As Deadline on Mortgage-Pay Limits Near, Banks Face Tough Calls

The countdown clock on the Federal Reserve's rule to limit mortgage brokers' pay still has two months to go, but the shake-up is under way.

Large banks including Wells Fargo & Co. and Bank of America Corp. are still fine-tuning their pay plans for mortgage brokers and loan officers. Some loan officers and brokers are already shopping for new jobs because their pay could be slashed in half after April 1, when the Fed rule take effect.

The rule bars tying compensation to terms of the loan, such as paying more for loans with higher interest rates. It is expected to radically upend the mortgage industry's current pay model and will require far more oversight by banks of brokers and loan officers.

The Fed intended to curtail the practice of steering borrowers to high-cost loans by eliminating yield-spread premiums, the rebate paid to mortgage brokers for giving a borrower a higher interest rate in exchange for lowering the up-front costs.

"What we know is YSP is dead," said Kathleen Vaughan, executive vice president and national manager at Wells Fargo Wholesale Lending. "The broker can be compensated entirely by the lender or can be paid entirely by the borrower — not both. So when the broker is paid by the lender, the broker is going to work with its lender and it will be agreed-to compensation and it will be paid on all transactions."

Wells and B of A are expected to announce specifics of their plans in the next few weeks.

Most banks are expected to switch to a flat compensation model for loan officers and will have to put more management controls in place if they pay incentives based on the volume of loans produced, experts say. The controls would be necessary to ensure that such awards don't create a perverse incentive to make risky loans.
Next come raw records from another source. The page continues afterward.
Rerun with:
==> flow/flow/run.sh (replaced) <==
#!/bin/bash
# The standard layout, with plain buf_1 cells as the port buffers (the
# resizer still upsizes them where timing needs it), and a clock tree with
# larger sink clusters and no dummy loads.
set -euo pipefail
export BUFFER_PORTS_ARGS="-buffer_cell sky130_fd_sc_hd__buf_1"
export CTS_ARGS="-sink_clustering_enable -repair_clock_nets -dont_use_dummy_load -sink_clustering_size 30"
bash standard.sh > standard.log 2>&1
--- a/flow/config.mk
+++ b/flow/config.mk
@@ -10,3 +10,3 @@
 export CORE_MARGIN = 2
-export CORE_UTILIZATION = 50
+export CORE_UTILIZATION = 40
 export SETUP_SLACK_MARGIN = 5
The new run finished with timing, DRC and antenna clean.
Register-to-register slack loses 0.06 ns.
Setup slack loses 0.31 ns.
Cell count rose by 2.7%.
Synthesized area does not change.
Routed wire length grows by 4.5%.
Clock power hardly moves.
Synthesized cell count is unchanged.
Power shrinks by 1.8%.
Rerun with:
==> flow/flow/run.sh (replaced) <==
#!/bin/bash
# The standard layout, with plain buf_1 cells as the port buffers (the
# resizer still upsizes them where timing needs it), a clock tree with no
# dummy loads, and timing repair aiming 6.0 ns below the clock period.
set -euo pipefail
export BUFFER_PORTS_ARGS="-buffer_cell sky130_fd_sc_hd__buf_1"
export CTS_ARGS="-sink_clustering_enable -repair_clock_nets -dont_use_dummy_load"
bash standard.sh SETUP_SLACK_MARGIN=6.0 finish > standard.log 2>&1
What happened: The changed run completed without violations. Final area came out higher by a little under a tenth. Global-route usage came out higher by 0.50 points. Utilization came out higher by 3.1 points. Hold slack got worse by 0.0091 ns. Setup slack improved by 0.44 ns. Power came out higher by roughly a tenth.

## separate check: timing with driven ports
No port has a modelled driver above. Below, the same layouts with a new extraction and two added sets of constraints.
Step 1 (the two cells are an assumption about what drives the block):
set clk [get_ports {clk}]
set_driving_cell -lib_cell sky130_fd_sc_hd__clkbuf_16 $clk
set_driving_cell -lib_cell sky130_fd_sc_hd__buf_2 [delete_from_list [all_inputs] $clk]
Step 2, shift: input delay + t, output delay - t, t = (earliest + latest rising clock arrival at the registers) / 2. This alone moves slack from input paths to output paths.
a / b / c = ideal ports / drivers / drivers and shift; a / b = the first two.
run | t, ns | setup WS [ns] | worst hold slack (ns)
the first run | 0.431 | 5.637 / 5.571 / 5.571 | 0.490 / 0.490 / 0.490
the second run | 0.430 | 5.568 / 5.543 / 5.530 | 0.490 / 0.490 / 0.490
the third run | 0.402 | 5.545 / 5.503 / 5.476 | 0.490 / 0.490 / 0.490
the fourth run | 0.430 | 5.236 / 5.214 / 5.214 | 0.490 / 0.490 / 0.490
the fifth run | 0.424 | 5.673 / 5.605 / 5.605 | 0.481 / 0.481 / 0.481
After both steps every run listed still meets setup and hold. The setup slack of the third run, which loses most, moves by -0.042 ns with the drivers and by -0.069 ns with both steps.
This is an optimization exercise on Yosys and OpenROAD, whose aim is small area, a short achievable clock period and few clock cycles per item, not a production implementation. In this exercise RTL edits were held to simulation tests only and were not proved equivalent to the original. Power figures rest on the tool's default switching activity, not on a simulated workload.

`flow/design.v`:
```
module chunked_transition_lut_fsm (
    input  wire         clk,
    input  wire         rst,
    input  wire         start,
    input  wire [15:0]  cmd,
    input  wire [63:0]  xin,
    input  wire [63:0]  yin,
    input  wire [127:0] hin,
    output wire         busy,
    output wire         done,
    output wire         fault,
    output wire [1:0]   cause,
    output wire [127:0] hout,
    output wire [63:0]  xout,
    output wire [63:0]  yout
);
    localparam integer K  = 32;            
    localparam integer LK = 5;             
    localparam integer NB = 64 / K;        
    localparam integer LB = 6 - LK;        
    wire       c_var   = cmd[12];
    wire       c_dir   = cmd[11];
    wire       c_auto  = cmd[10];
    wire [1:0] c_wsel  = cmd[9:8];
    wire [7:0] c_order = cmd[7:0];
    wire [7:0] w_bits    = 8'd8 << c_wsel;
    wire       illegal   = (cmd[15:13] != 3'd0) || (c_var && c_auto);
    wire       order_bad = !c_auto && (c_order > w_bits);
    wire       c_fault   = illegal | order_bad;
    wire [5:0] om1    = c_order[5:0] - 6'd1;
    wire [5:0] c_top  = c_auto ? (w_bits[6:0] - 7'd1) : om1;
    wire       c_none = !c_auto && (c_order[6:0] == 7'd0);
    wire       c_upz  = c_dir ? (hin[127:64] == 64'd0)
                              : ((xin[63:32] | yin[63:32]) == 32'd0);
    wire [LB-1:0] c_b0 = c_top[5:LK] & ~(c_auto & c_upz);
    reg [127:0]   r;
    reg           act_r, done_r;
    reg [1:0]     cause_r;
    reg [3:0]     tq1;            
    reg [7:0]     tq0;            
    reg           var_r, dir_r;
    reg           su, sv;
    wire [2*K-1:0] bout;
    wire [127:0] res = {r[127:2*K], bout};
    assign busy  = act_r;
    assign done  = done_r;
    assign cause = cause_r;
    assign fault = cause_r[0] | cause_r[1];
    assign hout  = res;
    genvar g;
    generate
        for (g = 0; g < 64; g = g + 1) begin : g_o
            assign xout[g] = res[2*g+1];
            assign yout[g] = res[2*g];
        end
    endgenerate
    wire [2*K-1:0] bin = act_r ? r[4*K-1:2*K] : r[2*K-1:0];
    function [5:0] comp;    
        input [5:0] lo, hi;
        reg a00, a01, a10, a11, c00, c01, c10, c11;
        begin
            {a00, a01, a10, a11} = lo[5:2];
            {c00, c01, c10, c11} = hi[5:2];
            comp[5] = (a00 & c00) ^ (a01 & c10);
            comp[4] = (a00 & c01) ^ (a01 & c11);
            comp[3] = (a10 & c00) ^ (a11 & c10);
            comp[2] = (a10 & c01) ^ (a11 & c11);
            comp[1] = (a00 & hi[1]) ^ (a01 & hi[0]) ^ lo[1];
            comp[0] = (a10 & hi[1]) ^ (a11 & hi[0]) ^ lo[0];
        end
    endfunction
    reg  [K-1:0] la, lb;
    reg  [5:0]   lmap [0:K];      
    integer j;
    reg a, b, c, top, low;
    always @(*) begin
        lmap[0] = {4'b0000, su, sv};
        for (j = K - 1; j >= 0; j = j - 1) begin
            top = tq1[j/8] && tq0[j%8];
            low = var_r && !top;
            a = bin[2*j+1] ^ low;
            b = bin[2*j] ^ (low & dir_r);
            c = a ^ b;
            la[j] = a;
            lb[j] = b;
            if (top)
                lmap[K-j] = {4'b0000, a ^ dir_r, ~(a ^ dir_r)};
            else if (!dir_r)
                lmap[K-j] = {1'b1, c, ~c, 1'b1, c & a, ~c & ~a};
            else
                lmap[K-j] = {4'b1001, a & b, ~a & ~b};
        end
    end
    wire [5:0] e_m [0:K-1];
    genvar e2;
    generate
        for (e2 = 0; e2 < K; e2 = e2 + 1) begin : g_e
            assign e_m[e2] = lmap[e2];
        end
    endgenerate
    wire [5:0] bk1 = comp(e_m[1], e_m[0]);
    wire [5:0] bk2 = comp(e_m[3], e_m[2]);
    wire [5:0] bk3 = comp(e_m[5], e_m[4]);
    wire [5:0] bk4 = comp(e_m[7], e_m[6]);
    wire [5:0] bk5 = comp(e_m[9], e_m[8]);
    wire [5:0] bk6 = comp(e_m[11], e_m[10]);
    wire [5:0] bk7 = comp(e_m[13], e_m[12]);
    wire [5:0] bk8 = comp(e_m[15], e_m[14]);
    wire [5:0] bk9 = comp(e_m[17], e_m[16]);
    wire [5:0] bk10 = comp(e_m[19], e_m[18]);
    wire [5:0] bk11 = comp(e_m[21], e_m[20]);
    wire [5:0] bk12 = comp(e_m[23], e_m[22]);
    wire [5:0] bk13 = comp(e_m[25], e_m[24]);
    wire [5:0] bk14 = comp(e_m[27], e_m[26]);
    wire [5:0] bk15 = comp(e_m[29], e_m[28]);
    wire [5:0] bk16 = comp(e_m[31], e_m[30]);
    wire [5:0] bk17 = comp(bk2, bk1);
    wire [5:0] bk18 = comp(bk4, bk3);
    wire [5:0] bk19 = comp(bk6, bk5);
    wire [5:0] bk20 = comp(bk8, bk7);
    wire [5:0] bk21 = comp(bk10, bk9);
    wire [5:0] bk22 = comp(bk12, bk11);
    wire [5:0] bk23 = comp(bk14, bk13);
    wire [5:0] bk24 = comp(bk16, bk15);
    wire [5:0] bk25 = comp(bk18, bk17);
    wire [5:0] bk26 = comp(bk20, bk19);
    wire [5:0] bk27 = comp(bk22, bk21);
    wire [5:0] bk28 = comp(bk24, bk23);
    wire [5:0] bk29 = comp(bk26, bk25);
    wire [5:0] bk30 = comp(bk28, bk27);
    wire [5:0] bk31 = comp(bk30, bk29);
    wire [5:0] bk32 = comp(bk27, bk29);
    wire [5:0] bk33 = comp(bk19, bk25);
    wire [5:0] bk34 = comp(bk21, bk29);
    wire [5:0] bk35 = comp(bk23, bk32);
    wire [5:0] bk36 = comp(bk3, bk17);
    wire [5:0] bk37 = comp(bk5, bk25);
    wire [5:0] bk38 = comp(bk7, bk33);
    wire [5:0] bk39 = comp(bk9, bk29);
    wire [5:0] bk40 = comp(bk11, bk34);
    wire [5:0] bk41 = comp(bk13, bk32);
    wire [5:0] bk42 = comp(bk15, bk35);
    wire [5:0] bk43 = comp(e_m[2], bk1);
    wire [5:0] bk44 = comp(e_m[4], bk17);
    wire [5:0] bk45 = comp(e_m[6], bk36);
    wire [5:0] bk46 = comp(e_m[8], bk25);
    wire [5:0] bk47 = comp(e_m[10], bk37);
    wire [5:0] bk48 = comp(e_m[12], bk33);
    wire [5:0] bk49 = comp(e_m[14], bk38);
    wire [5:0] bk50 = comp(e_m[16], bk29);
    wire [5:0] bk51 = comp(e_m[18], bk39);
    wire [5:0] bk52 = comp(e_m[20], bk34);
    wire [5:0] bk53 = comp(e_m[22], bk40);
    wire [5:0] bk54 = comp(e_m[24], bk32);
    wire [5:0] bk55 = comp(e_m[26], bk41);
    wire [5:0] bk56 = comp(e_m[28], bk35);
    wire [5:0] bk57 = comp(e_m[30], bk42);
    wire [5:0] pre [0:LK][0:K-1];
    assign pre[LK][0] = e_m[0];
    assign pre[LK][1] = bk1;
    assign pre[LK][2] = bk43;
    assign pre[LK][3] = bk17;
    assign pre[LK][4] = bk44;
    assign pre[LK][5] = bk36;
    assign pre[LK][6] = bk45;
    assign pre[LK][7] = bk25;
    assign pre[LK][8] = bk46;
    assign pre[LK][9] = bk37;
    assign pre[LK][10] = bk47;
    assign pre[LK][11] = bk33;
    assign pre[LK][12] = bk48;
    assign pre[LK][13] = bk38;
    assign pre[LK][14] = bk49;
    assign pre[LK][15] = bk29;
    assign pre[LK][16] = bk50;
    assign pre[LK][17] = bk39;
    assign pre[LK][18] = bk51;
    assign pre[LK][19] = bk34;
    assign pre[LK][20] = bk52;
    assign pre[LK][21] = bk40;
    assign pre[LK][22] = bk53;
    assign pre[LK][23] = bk32;
    assign pre[LK][24] = bk54;
    assign pre[LK][25] = bk41;
    assign pre[LK][26] = bk55;
    assign pre[LK][27] = bk35;
    assign pre[LK][28] = bk56;
    assign pre[LK][29] = bk42;
    assign pre[LK][30] = bk57;
    assign pre[LK][31] = bk31;
    reg  [2*K-1:0] bo;
    assign bout = bo;
    reg            nu, nv;
    reg u, v, sw, oa, oc;
    integer k;
    always @(*) begin
        for (k = K - 1; k >= 0; k = k - 1) begin
            u  = pre[LK][K-1-k][1];
            v  = pre[LK][K-1-k][0];
            oa = la[k];
            oc = la[k] ^ lb[k];
            sw = u ^ v;
            if (!dir_r)
                bo[2*k +: 2] = {oa ^ (oc ? v : u), oc};
            else
                bo[2*k +: 2] = {(sw ? oc : oa) ^ u, (sw ? oa : oc) ^ u};
        end
    end
    wire [5:0] lastm = lmap[K];
    wire [1:0] s_in0 = pre[LK][K-1][1:0];
    always @(*) begin
        nu = (lastm[5] & s_in0[1]) ^ (lastm[4] & s_in0[0]) ^ lastm[1];
        nv = (lastm[3] & s_in0[1]) ^ (lastm[2] & s_in0[0]) ^ lastm[0];
    end
    wire [7:0] th_lt, th_eq, tl_le;
    generate
        for (g = 0; g < 8; g = g + 1) begin : g_th
            assign th_lt[g] = !c_none && (g < c_top[5:3]);
            assign th_eq[g] = !c_none && (g == c_top[5:3]);
            assign tl_le[g] = (g <= c_top[2:0]);
        end
    endgenerate
    wire [63:0] keep;
    generate
        for (g = 0; g < 64; g = g + 1) begin : g_keep
            assign keep[g] = th_lt[g/8] | (th_eq[g/8] & tl_le[g%8]);
        end
    endgenerate
    wire launch = start && !act_r;
    wire [NB-1:0] padb = {c_b0[0] & !c_none, !c_none};
    integer i;
    always @(posedge clk) begin
        if (rst) begin
            act_r   <= 1'b0;
            done_r  <= 1'b0;
            cause_r <= 2'd0;
        end else if (launch) begin
            cause_r <= illegal ? 2'd1 : order_bad ? 2'd2 : 2'd0;
            act_r   <= !c_fault && !c_none && c_b0[0];
            done_r  <= c_fault || c_none || !c_b0[0];
        end else if (act_r) begin
            act_r   <= 1'b0;
            done_r  <= 1'b1;
        end
        if (launch) begin
            for (i = 0; i < 64; i = i + 1) begin
                r[2*i+1] <= keep[i] ? (c_dir ? hin[2*i+1] : xin[i]) : padb[i/K] & c_var;
                r[2*i]   <= keep[i] ? (c_dir ? hin[2*i]   : yin[i]) : padb[i/K] & c_var & c_dir;
            end
            for (i = 0; i < 4; i = i + 1)
                tq1[i] <= c_var && !c_none && (c_top[4:3] == i);
            for (i = 0; i < 8; i = i + 1)
                tq0[i] <= (c_top[2:0] == i);
            var_r <= c_var && !c_none;
            dir_r <= c_dir;
            su    <= 1'b0;
            sv    <= c_order[0];
        end else if (act_r) begin
            r[4*K-1:2*K] <= bout;
            tq1   <= 4'd0;
            su    <= nu;
            sv    <= nv;
        end
    end
endmodule
```
`flow/flow/run.sh`:
```
#!/bin/bash
# Standard layout, with the port buffers made from the smallest buffer cell.
set -euo pipefail
export BUFFER_PORTS_ARGS="-buffer_cell sky130_fd_sc_hd__buf_1"
bash standard.sh > standard_flow.log 2>&1
```
`flow/standard.sh`:
```
#!/bin/bash
# synth_recipe.tcl (not shown) runs the flow's synth.tcl, then flattens the netlist and writes it again
# the make line also repeats each setting of config.mk as NAME=value (left out here)
make -C /OpenROAD-flow-scripts/flow DESIGN_CONFIG=/design/flow/config.mk WORK_HOME=/design/flow/orfs CLKGATE_MAP_FILE= SYNTH_SCRIPT=/design/flow/synth_recipe.tcl "${@:-finish}"
```
`flow/config.mk`:
```
export PLATFORM = sky130hd
export DESIGN_NAME = chunked_transition_lut_fsm
export DESIGN_NICKNAME = chunked_transition_lut_fsm
export VERILOG_FILES = /design/flow/design.v
export SDC_FILE = /design/flow/constraint.sdc
export NUM_CORES = 4
export LEC_CHECK = 0
export ABC_AREA = 1
export CAP_MARGIN = 20
export CORE_MARGIN = 2
export CORE_UTILIZATION = 45
export SETUP_SLACK_MARGIN = 2
export SLEW_MARGIN = 20
```
`flow/constraint.sdc`:
```
create_clock -name core_clock -period 10.0 [get_ports {clk}]
set_input_delay 2.0000 -clock core_clock [delete_from_list [all_inputs] [get_ports {clk}]]
set_output_delay 2.0000 -clock core_clock [all_outputs]
set_load 0.01 [all_outputs]
```
==> run notes <==
- Reg2Reg Depth: 35
- Worst skew pair latency: 0.45 ns
- Setup Total Neg Slack: 0 ns
- Reg-to-reg endpoint: r[86]
- Ys async rst share: 0
- I/O Buffers: 535
- First-pass GRT wire length: 133000 um
- F_max: 129 MHz
- Cts hold-fix bufs: 0
- Max cap viols: 0
- Die Ht: 225 um
- CP Capture Type: output pin
- Grt total ovfl: 0
- Slew Viols, Final: 0
- Post-Layout Cell Count: 4729
- CTS buffer count: 17
- RSZ-0062 raised after global routing: yes
- Hold Fails Final Rpt: 0
- IO Pins: 536
- Hold WC Path Type: flip-flop to flip-flop
- Fraction of layout cells with a size suffix above 1: 0.164
- Cell taking the most area after synthesis: nand2_1
- Routed wire per std cell: 20.1 um
- Initial Util: 0.453
- Worst Tran Pin Value: 1.21 ns
- Syn Std Cell Area: 22100 um2
- Post-Syn Instances: 3692
- Placed insts: 4563
- Worst r2r src: act_r
- Simple-gate share of the synthesized area: 0.390
- # DRC: 0
- Initial DRC count: 3025
- Initial antenna violation count: 14
- Mux contribution to synthesized area: 0.000908
- Final WL: 94800 um
- Hold Path Cell Cnt: 2
- Post-synthesis xor/xnor area fraction: 0.105
- CP startpoint kind: flip-flop
- Maximum fanout along the worst path: 18
- Tot GR Track Use: 0.346
- Final instance area: 26700 um2
- Antenna-violating nets left: 0
- Status: complete, no violations
- LEAKAGE: 12.2 nW
- Drt pass-1 iters: 8
- Synth Register Bits: 148
- VDD IR max: 0.000141 V
- Final net count: 4366
- WP buf/inv: 3
- Post-DP Area: 23000 um2
- Clk sink count: 148
- Most used cell, CP: nand2_1
- Period utilisation layout: 0.776
- Sink of the worst hold path: cause_r[1]
- Worst EP arrival: 5.76 ns
- End-of-flow core utilization: 0.548
- CP required: 8.00 ns
- Power Dens Cells: 278 nW/um2
- Fin crit period: 7.76 ns
- Final setup vio count: 0
- Compound-Gate Fraction of Synth Area: 0.149
- Die Area: 50800 um2
- Dominant cells by area after synthesis: nand2_1 (22%), edfxtp_1 (19%), buf_4 (7.0%)
- CP max stage delay: 0.49 ns
- Largest net degree at the start of global routing: 88
- Mean area per synthesized cell: 5.97 um2
- Synthesis-to-layout area growth: 21.0%
- Vias per inst: 5.52
- CTS root buf: clkbuf_16
- EDFF count, synth: 143
- Vias in the first global route: 22000
- Vias: 26100
- Largest family of logic cells by synthesized area: simple AND/OR/NAND/NOR gates
- Warnings from Yosys: 2
- Critical Path Start: act_r
- Max_slew headroom: 0.188
- Hold_sp: cause_r[1]
- Rows: 81
- Detailed placer's ending HPWL: 72300 um
- Core area: 48600 um2
- Final GP Congestion: 1.02
- Most frequent cells in the layout: nand2_1 (1128), buf_1 (524), nor2_1 (372), inv_1 (264), o21ai_0 (231)
- Syn nets: 3975
- Post-synthesis sequential area ratio: 0.199
- CTS Buffer Depth: 2
- Most common cell after layout, fill and taps aside: nand2_1
- Adder-cell share of the synthesized area: 0.00454
- Reg clk slew, reported paths: 0.07 ns
- R2r setup slk: 4.24 ns
- Count of unique library cells instantiated by Yosys: 61
- CP max stage cell: dfxtp_4
- Commonest register cell after synthesis: edfxtp_1
- Clock skew: 0.0109 ns
- H-tree depth: 4
- Synth top area share: 0.216
- Delay-heaviest family, CP: simple AND/OR/NAND/NOR gates
- Die width: 225 um
- Total power draw: 7.43 mW
- CP Class: flip-flop to output pin
- CTS tree: built
From an optimization exercise on the open Yosys and OpenROAD flow, aimed at small area, a short achievable clock period and few clock cycles; shortcuts taken in it are not production practice. In this exercise RTL edits were held to simulation tests only and were not proved equivalent to the original. Power is estimated from default activity; no workload was simulated.

== v54 ==
==> flow/design.v (excerpt) <==
module sdrb (
    input  wire        clk,
    input  wire        rst_n,
    input  wire        cmd_valid,
    output wire        cmd_ready,
    input  wire [31:0] cmd_word,
    input  wire [31:0] cmd_arg0,
    input  wire [31:0] cmd_arg1,
    output wire        rsp_valid,
    input  wire        rsp_ready,
    output wire [31:0] rsp_data,
    output wire        rsp_err
);
==> flow/config.mk <==
export PLATFORM = sky130hd
export DESIGN_NAME = sdrb
export DESIGN_NICKNAME = sdrb
export VERILOG_FILES = /design/flow/design.v
export SDC_FILE = /design/flow/constraint.sdc
export NUM_CORES = 8
export LEC_CHECK = 0
export CAP_MARGIN = 20
export CORE_MARGIN = 2
export CORE_UTILIZATION = 40
export SLEW_MARGIN = 20
==> flow/constraint.sdc <==
create_clock -name core_clock -period 60.0 [get_ports {clk}]
set_input_delay 12.0000 -clock core_clock [delete_from_list [all_inputs] [get_ports {clk}]]
set_output_delay 12.0000 -clock core_clock [all_outputs]
set_load 0.01 [all_outputs]
standard.sh (not shown) runs the stock make flow with config.mk's settings and CLKGATE_MAP_FILE= SYNTH_SCRIPT=/design/flow/synth_recipe.tcl, a recipe that flattens the netlist after the stock synthesis.
==> flow/flow/run.sh <==
#!/bin/bash
# Layout flow: the standard flow (standard.sh) with these changes:
#  - ABC maps the logic with flow/abc_map.script (fewer delay-driven
#    restructuring rounds, more area recovery) instead of ORFS's
#    abc_speed.script; the rest of synthesis is ORFS's (synth_recipe.tcl), so
#    the registers are the standard synthesis's;
#  - flow/fa_polarity.py then removes inverters around full adders in the
#    synthesized netlist (it rewires, never changes a register);
#  - the port buffers ORFS inserts at placement are sky130_fd_sc_hd__buf_2;
#  - clock tree synthesis uses larger sink clusters and no dummy loads.
# Runs in the work folder; each tool's full output goes to a log file here.
set -eo pipefail
rm -rf scripts
cp -r "$FLOW_HOME/scripts" scripts
cp flow/abc_map.script scripts/abc_speed.script
export SCRIPTS_DIR="$PWD/scripts"
export BUFFER_PORTS_ARGS="-buffer_cell sky130_fd_sc_hd__buf_2"
export CTS_ARGS="-sink_clustering_enable -repair_clock_nets -dont_use_dummy_load -sink_clustering_size 16 -sink_clustering_max_diameter 50 -buf_list sky130_fd_sc_hd__clkbuf_8"
R="$PWD/orfs/results/$FLOW_PLATFORM/sdrb/base"
bash standard.sh "$R/1_2_yosys.v" > synth.log 2>&1
cp "$R/1_2_yosys.v" yosys_netlist_before_fa_polarity.v
python3 flow/fa_polarity.py yosys_netlist_before_fa_polarity.v "$R/1_2_yosys.v" > fa_polarity.log 2>&1
bash standard.sh > standard.log 2>&1
Other scripts of this flow, unchanged in this note and not shown: flow/flow/abc_map.script, flow/flow/fa_polarity.py
v54 closes out successfully: all stages finished, all timing, DRC and antenna checks passed.
Testbench counts of v54, summed over its fixed seeds: cycles 14,162.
"You can't just give your loan officer a completely free hand," said Mitch Kider, a managing member at the law firm Weiner Brodsky Sidman Kider. "The incentives now are to keep on making loans, because they aren't paid on the profitability of the loan."

Banks also are expected to revise branch managers' compensation, because they can no longer share in the branch profits generated by mortgages.

"You can't pay a manager who also originates based on profits anymore, and that is going to be the most difficult thing to do," said Richard Andreano, a partner at the law firm Patton Boggs LLP.

Meanwhile, mortgage banks see an opportunity to poach high-producing loan officers or add brokers as affiliates with promises to find ways to preserve their income. But loan officers that work for banks are in a bind, since they are exempt from state licensing requirements in working for a traditional bank and would have to become licensed in individual states to join a mortgage bank.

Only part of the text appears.